The objections which some have expressed against Morales
and the others, not to speak of Nestor Kirchner, who never
made any claim to being a socialist, are based on prioritizing
nationalization of private property, as if that formal step is
the key to everything. It isn't. Cuba's had a system of both
nationalized property and a planned economy for well over
forty years. But it has plenty of economic difficulties, some
of which are its own responsibility, some has deeper and
broader sources. 

Those who write here freely denouncing Evo Morales or
other left-wing leaders would be deeply unhappy in Cuba.
There is no place at all in Cuba's official public life where 
they would be able to say about Fidel Castro and the Cuban
Communist Party what is being said about others in such a
forum as Marxmail. NONE. There are no computer bulletin
boards. No internet forums. No print newspapers where 
what passes for debate on a forum like Marxmail would be
possible. Somehow those who so sharply criticize Cuba's
friends and allies, are oddly silent about the limitations on
free-wheeling discussion and debate which exist in Cuba.

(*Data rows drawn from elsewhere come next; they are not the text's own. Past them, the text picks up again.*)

Context: an optimization exercise on an open-source flow, tuned for small area. The choices shown serve that exercise and are no tape-out recipe.
Only simulation tests tie the RTL to the original design; equivalence was not proved.
Power and IR drop assume default switching activity.

// sd_controller
module sd_controller(
    output cs,
    output mosi,
    input miso,
    output sclk,
    input rd,
    output reg [7:0] dout,
    output reg byte_available,
    input wr,
    input [7:0] din,
    output reg ready_for_next_byte,
    input reset,
    output ready,
    input [31:0] address,
    input clk,
    output [4:0] status,
    output reg [7:0] recv_data
);
    localparam RST = 5'd0;
    localparam INIT = 5'd1;
    localparam CMD0 = 5'd2;
    localparam CMD8 = 5'd20;
    localparam CMD55 = 5'd3;
    localparam CMD41 = 5'd4;
    localparam POLL_CMD = 5'd5;
    localparam IDLE = 5'd6;
    localparam READ_BLOCK = 5'd7;
    localparam READ_BLOCK_WAIT = 5'd8;
    localparam READ_BLOCK_DATA = 5'd9;
    localparam READ_BLOCK_CRC = 5'd10;
    localparam SEND_CMD = 5'd11;
    localparam RECEIVE_BYTE_WAIT = 5'd12;
    localparam RECEIVE_BYTE = 5'd13;
    localparam WRITE_BLOCK_CMD = 5'd14;
    localparam WRITE_BLOCK_INIT = 5'd15;
    localparam WRITE_BLOCK_DATA = 5'd16;
    localparam WRITE_BLOCK_BYTE = 5'd17;
    localparam WRITE_BLOCK_WAIT = 5'd18;
    reg [4:0] state;
    reg [3:0] ret_code;
    wire [4:0] return_state = {ret_code[3:2] == 2'b00 && ret_code[0] == 1'b0,
                               ret_code[3], ret_code[2] | (ret_code == 4'd0),
                               ret_code[1:0]};
    reg sclk_sig;
    reg [11:0] byte_counter;
    reg [2:0] bit_counter;
    wire [14:0] cnt = {byte_counter, bit_counter};
    assign argv = {cnt[14:6], arg};
    wire frame_end = (cnt[5:0] == 6'd0);
    reg [22:0] arg;
    wire [31:0] argv;
    reg [3:0] fast_div;
    assign status = state;
    assign sclk = sclk_sig;
    assign ready = (state == IDLE);
    assign cs = (state == RST) || (state == INIT);
    wire slow_mode = (state == RST) || (state == INIT) || (state == CMD0);
    wire tick_fast = (fast_div == 4'd0);
    wire clock_enable = tick_fast && (!slow_mode || state == RST || cnt[3:0] == 4'd0);
    wire cnt_step = tick_fast && (slow_mode || sclk_sig);
    wire [14:0] cnt_dec = cnt - 15'd1;
    wire bit_zero = (bit_counter == 3'd0);
    wire byte_zero = (byte_counter == 12'd0);
    wire cnt_zero = bit_zero && byte_zero;
    always @(posedge clk) begin
        if (reset) fast_div <= 4'd0;
        else fast_div <= fast_div + 4'd1;
    end
    reg cmd_bit;
    always @(*) begin
  ...
For scale: roughly 450 cells after synthesis, ~72 I/O pins, about 3700 sq um of cells after synthesis.
Settings: LEC_CHECK=0, CAP_MARGIN=20, CORE_MARGIN=2, CORE_UTILIZATION=40, SLEW_MARGIN=20; clock period 6.0 ns.
standard.sh (not shown) runs the stock make flow with config.mk's settings and CLKGATE_MAP_FILE= SYNTH_SCRIPT=/design/flow/synth_recipe.tcl, a recipe that flattens the netlist after the stock synthesis.
==> flow/flow/run.sh <==
#!/bin/bash
# Layout flow: the standard synthesis, then an area-oriented re-mapping of the
# combinational logic only (registers and their names untouched, each result
# proven equivalent to the standard netlist), then the standard ORFS layout
# with minimum-size port buffers and no CTS dummy loads.
set -uo pipefail
W=$(pwd)
R=$W/orfs/results/sky130hd/sd_controller/base
LIB=$FLOW_HOME/platforms/sky130hd/lib/sky130_fd_sc_hd__tt_025C_1v80.lib
export BUFFER_PORTS_ARGS="-buffer_cell sky130_fd_sc_hd__buf_1"
export CTS_ARGS="-sink_clustering_enable -repair_clock_nets -dont_use_dummy_load -buf_list sky130_fd_sc_hd__clkbuf_8 -sink_clustering_size 50 -sink_clustering_max_diameter 300"

bash standard.sh synth > synth.log 2>&1 || exit 1

python3 flow/filt_lib.py $LIB flow/keep_cells.txt $W/comb.lib > filt.log 2>&1
cp $R/1_2_yosys.v $W/1_2_yosys.std.v
FFS=$(grep -oE "sky130_fd_sc_hd__(dfxtp|edfxtp|dfrtp|dfstp|sdfxtp|dfxbp|conb)_[0-9]+" $W/1_2_yosys.std.v | sort -u | tr '\n' ' ')

remap() {
  local k=$1
  cat > $W/resynth_$k.ys <<EOY
read_liberty -ignore_miss_func $LIB
read_verilog $W/1_2_yosys.std.v
hierarchy -top $FLOW_TOP
setattr -mod -set keep_hierarchy 1 $FFS
flatten
hierarchy -top $FLOW_TOP
delete $FFS
read_liberty -lib $LIB
hierarchy -top $FLOW_TOP
opt_clean -purge
abc -liberty $W/comb.lib -script $W/flow/$k.abc
opt_clean -purge
hilomap -singleton -hicell sky130_fd_sc_hd__conb_1 HI -locell sky130_fd_sc_hd__conb_1 LO
insbuf -buf sky130_fd_sc_hd__buf_4 A X
splitnets
opt_clean -purge
check -assert
tee -o $W/area_$k.txt stat -liberty $LIB
write_verilog -noattr -noexpr -nohex -nodec $W/1_2_yosys.$k.v
EOY
  # equivalence with the standard netlist, registers cut and paired by name
  cat > $W/equiv_$k.ys <<EOY
read_liberty -ignore_miss_func $LIB
read_verilog $W/1_2_yosys.std.v
rename $FLOW_TOP gold
read_verilog $W/1_2_yosys.$k.v
rename $FLOW_TOP gate
setattr -mod -set keep_hierarchy 1 $FFS
flatten gold gate
blackbox $FFS
rename -hide w:_*
rename -hide w:*.*
opt_clean -purge
equiv_make gold gate equiv
hierarchy -top equiv
equiv_simple
equiv_status -assert
EOY
  if yosys -s $W/resynth_$k.ys > $W/resynth_$k.log 2>&1 && yosys -s $W/equiv_$k.ys > $W/equiv_$k.log 2>&1; then
    awk '/Chip area/{print $NF}' $W/area_$k.txt > $W/ok_$k.txt
  fi
}
for k in s1 s2 s3 s4; do remap $k & done
wait
best=""; bestA=""
for k in s1 s2 s3 s4; do
  [ -s $W/ok_$k.txt ] || continue
  a=$(cat $W/ok_$k.txt)
  if [ -z "$best" ] || awk -v a=$a -v b=$bestA 'BEGIN{exit !(a<b)}'; then best=$k; bestA=$a; fi
done
if [ -n "$best" ]; then
  cp $W/1_2_yosys.$best.v $R/1_2_yosys.v
  rm -f $R/1_synth.odb $R/1_synth.sdc
  echo "using re-mapped netlist $best (area $bestA)" > $W/resynth.status
else
  echo "re-mapping failed; using standard netlist" > $W/resynth.status
fi

bash standard.sh > standard.log 2>&1
Other scripts of this flow, unchanged in this note and not shown: flow/flow/filt_lib.py, flow/flow/keep_cells.txt, flow/flow/s1.abc, flow/flow/s2.abc, flow/flow/s3.abc, flow/flow/s4.abc
Next try:
--- a/flow/design.v
+++ b/flow/design.v
@@ -28,28 +28,25 @@
     localparam READ_BLOCK_WAIT = 5'd8;
     localparam READ_BLOCK_DATA = 5'd9;
     localparam READ_BLOCK_CRC = 5'd10;
     localparam SEND_CMD = 5'd11;
     localparam RECEIVE_BYTE_WAIT = 5'd12;
     localparam RECEIVE_BYTE = 5'd13;
     localparam WRITE_BLOCK_CMD = 5'd14;
     localparam WRITE_BLOCK_INIT = 5'd15;
     localparam WRITE_BLOCK_DATA = 5'd16;
     localparam WRITE_BLOCK_BYTE = 5'd17;
     localparam WRITE_BLOCK_WAIT = 5'd18;
     reg [4:0] state;
-    reg [3:0] ret_code;
-    wire [4:0] return_state = {ret_code[3:2] == 2'b00 && ret_code[0] == 1'b0,
-                               ret_code[3], ret_code[2] | (ret_code == 4'd0),
-                               ret_code[1:0]};
+    reg [4:0] return_state;
     reg sclk_sig;
     reg [11:0] byte_counter;
     reg [2:0] bit_counter;
     wire [14:0] cnt = {byte_counter, bit_counter};
     assign argv = {cnt[14:6], arg};
     wire frame_end = (cnt[5:0] == 6'd0);
     reg [22:0] arg;
     wire [31:0] argv;
     reg [3:0] fast_div;
     assign status = state;
     assign sclk = sclk_sig;
     assign ready = (state == IDLE);
@@ -125,81 +122,81 @@
                     end
                 end
                 INIT: begin
                     if (cnt_zero) begin
                         state <= CMD0;
                     end else begin
                         sclk_sig <= ~sclk_sig;
                     end
                 end
                 CMD0: begin
                     arg <= {address[14:0], address[31:24]};
                     {byte_counter, bit_counter} <= {address[23:15], 6'd55};
-                    ret_code <= 4'd0;
+                    return_state <= CMD8;
                     state <= SEND_CMD;
                 end
                 CMD8: begin
                     arg <= {address[14:0], address[31:24]};
                     {byte_counter, bit_counter} <= {address[23:15], 6'd55};
-                    ret_code <= CMD55[3:0];
+                    return_state <= CMD55;
                     state <= SEND_CMD;
                 end
                 CMD55: begin
                     arg <= {address[14:0], address[31:24]};
                     {byte_counter, bit_counter} <= {address[23:15], 6'd55};
-                    ret_code <= CMD41[3:0];
+                    return_state <= CMD41;
                     state <= SEND_CMD;
                 end
                 CMD41: begin
                     arg <= {address[14:0], address[31:24]};
                     {byte_counter, bit_counter} <= {address[23:15], 6'd55};
-                    ret_code <= POLL_CMD[3:0];
+                    return_state <= POLL_CMD;
                     state <= SEND_CMD;
                 end
                 POLL_CMD: begin
                     if (recv_data[0] == 1'b0) state <= IDLE;
                     else state <= CMD55;
                 end
                 IDLE: begin
                     byte_available <= 1'b0;
                     if (rd) state <= READ_BLOCK;
                     else if (wr) state <= WRITE_BLOCK_CMD;
                 end
                 READ_BLOCK: begin
                     arg <= {address[14:0], address[31:24]};
                     {byte_counter, bit_counter} <= {address[23:15], 6'd55};
-                    ret_code <= READ_BLOCK_WAIT[3:0];
+                    return_state <= READ_BLOCK_WAIT;
                     state <= SEND_CMD;
                 end
                 READ_BLOCK_WAIT: begin
                     if (sclk_sig && !miso) begin
                         {byte_counter, bit_counter} <= {12'd512, 3'd7};
-                        ret_code <= READ_BLOCK_DATA[3:0];
+                        return_state <= READ_BLOCK_DATA;
                         state <= RECEIVE_BYTE;
                     end else if (cnt_zero) begin
                         state <= IDLE;
                     end
                     sclk_sig <= ~sclk_sig;
                 end
                 READ_BLOCK_DATA: begin
                     dout <= recv_data;
                     byte_available <= 1'b1;
                     if (rd) begin
                         state <= RECEIVE_BYTE;
-                        if (byte_zero) ret_code <= READ_BLOCK_CRC[3:0];
-                        else ret_code <= READ_BLOCK_DATA[3:0];
+                        if (byte_zero) return_state <= READ_BLOCK_CRC;
+                        else return_state <= READ_BLOCK_DATA;
                     end
                 end
                 READ_BLOCK_CRC: begin
-                    ret_code <= IDLE[3:0];
+                    return_state <= IDLE;
                     state <= RECEIVE_BYTE;
                 end
                 SEND_CMD: begin
                     if (sclk_sig && frame_end) state <= RECEIVE_BYTE_WAIT;
                     sclk_sig <= ~sclk_sig;
                 end
                 RECEIVE_BYTE_WAIT: begin
                     if (sclk_sig && !miso) begin
                         recv_data <= 8'h00;
                         {byte_counter, bit_counter} <= (return_state == CMD55) ? 15'd38 : 15'd6;
                         state <= RECEIVE_BYTE;
                     end
@@ -212,37 +209,37 @@
                         if (bit_zero && (byte_zero || return_state != CMD55)) begin
                             state <= return_state;
                             if (return_state == READ_BLOCK_WAIT) begin
                                 {byte_counter, bit_counter} <= 15'd32500;
                             end
                         end
                     end
                     sclk_sig <= ~sclk_sig;
                 end
                 WRITE_BLOCK_CMD: begin
                     arg <= {address[14:0], address[31:24]};
                     {byte_counter, bit_counter} <= {address[23:15], 6'd55};
-                    ret_code <= WRITE_BLOCK_INIT[3:0];
+                    return_state <= WRITE_BLOCK_INIT;
                     state <= SEND_CMD;
                     ready_for_next_byte <= 1'b1;
                 end
                 WRITE_BLOCK_INIT: begin
                     byte_counter <= 12'd515;
                     state <= WRITE_BLOCK_DATA;
                     ready_for_next_byte <= 1'b0;
                 end
                 WRITE_BLOCK_DATA: begin
                     if (byte_zero) begin
                         state <= RECEIVE_BYTE_WAIT;
-                        ret_code <= WRITE_BLOCK_WAIT[3:0];
+                        return_state <= WRITE_BLOCK_WAIT;
                     end else begin
                         if (byte_counter == 12'd2 || byte_counter == 12'd1)
                             arg[7:0] <= 8'hFF;
                         else if (first_wr)
                             arg[7:0] <= 8'hFE;
                         else begin
                             arg[7:0] <= din;
                             ready_for_next_byte <= 1'b1;
                         end
                         state <= WRITE_BLOCK_BYTE;
                     end
                 end
- The new run completed without violations
- utilization increases by 1.1 points
- non-clock buffer count decreases by 1
- fmax increases by 1.5%
- worst setup slack gains 60 ps
- final area decreases by 0.40%
- synthesized cell count stays the same
- total power increases by 65%
- first-iteration DRC count increases by 45%
- final cell count decreases by 0.64%
- hold slack loses 40 ps
- register-to-register slack gains 250 ps
- global-route usage decreases by 0.92 points

==> re-timing with driven ports <==
How much do the figures lean on ideal ports? The routed layouts below were timed once more, with nothing changed but the port constraints.
Step 1 sets driving cells, clkbuf_16 on the clock port and buf_2 on the other inputs (assumed; they add their load-dependent delay and slew).
Step 2 adds t to the input delays and takes it off the output delays; t is the mean of the earliest and latest rising clock arrival at the registers after step 1. Input paths then give back, and output paths get back, about the clock's delay inside the block.
Three values: ideal ports, drivers, drivers and shift; two values: the first two.
run | shift t [ns] | slack for setup (ns) | cell pins on the clock port's net
the first run | 0.365 | 1.851 / 1.819 / 1.956 | 1
the second run | 0.367 | 1.911 / 1.881 / 2.212 | 1
After both steps every run listed still meets setup and hold.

I never pretend that Cuba is some kind of model of what
socialism should look like. After all, I reject the very idea
of "models". That's what made such a mess of socialism in
the United States - making the Russian Revolution of 1917
some sort of model. Cuba is only a model in the sense that
it shows what can be accomplished under conditions of very
grave adversity.  But it's by no means a model in a general
abstract sense of how socialism should be. The more time
I spend in Cuba, the more I know how little I know about it.
that country. 

Cuba is actually a very rich, complex and diverse society
with its own problems and contradictions. Not one of my
Cuban friends and colleagues ever ask me how their own
country could be better run. It never happens. They may
say this or that about one or another aspect of Cuban life,
but they never discuss the broad politics of the country as
is done here on Marxmail. Until the wings of the eagle are
clipped, and until the people in the United States learn to
live in the world without thinking they have the right to
run the world, no one anywhere will be truly safe. In this
sense, of course, I understand that socialism can't be 
built in a single country. It has to be be an international
cooperative process. 

Walter Lippmann
p.s., it's never clear who the "we" in such references as
are given below actually refers to. In the day, in the
Socialist Workers Party, "we" tended to refer to ideas
which were organizationally defined as acceptable. 
People who had other ideas were described as being
"confused" or "unclear". If they were "clear", of course,
they would agree with what "we" were saying...

Since I don't belong to any party, league, tendency,
faction or group, I represent only my own thinking,
nothing broader than that.

we are really obligated to state with the utmost clarity that 
national sovereignty, democracy and true economic develop-
ment are not compatible with capitalism. If that makes me 
sound like a member of the Spartacist League, so be it.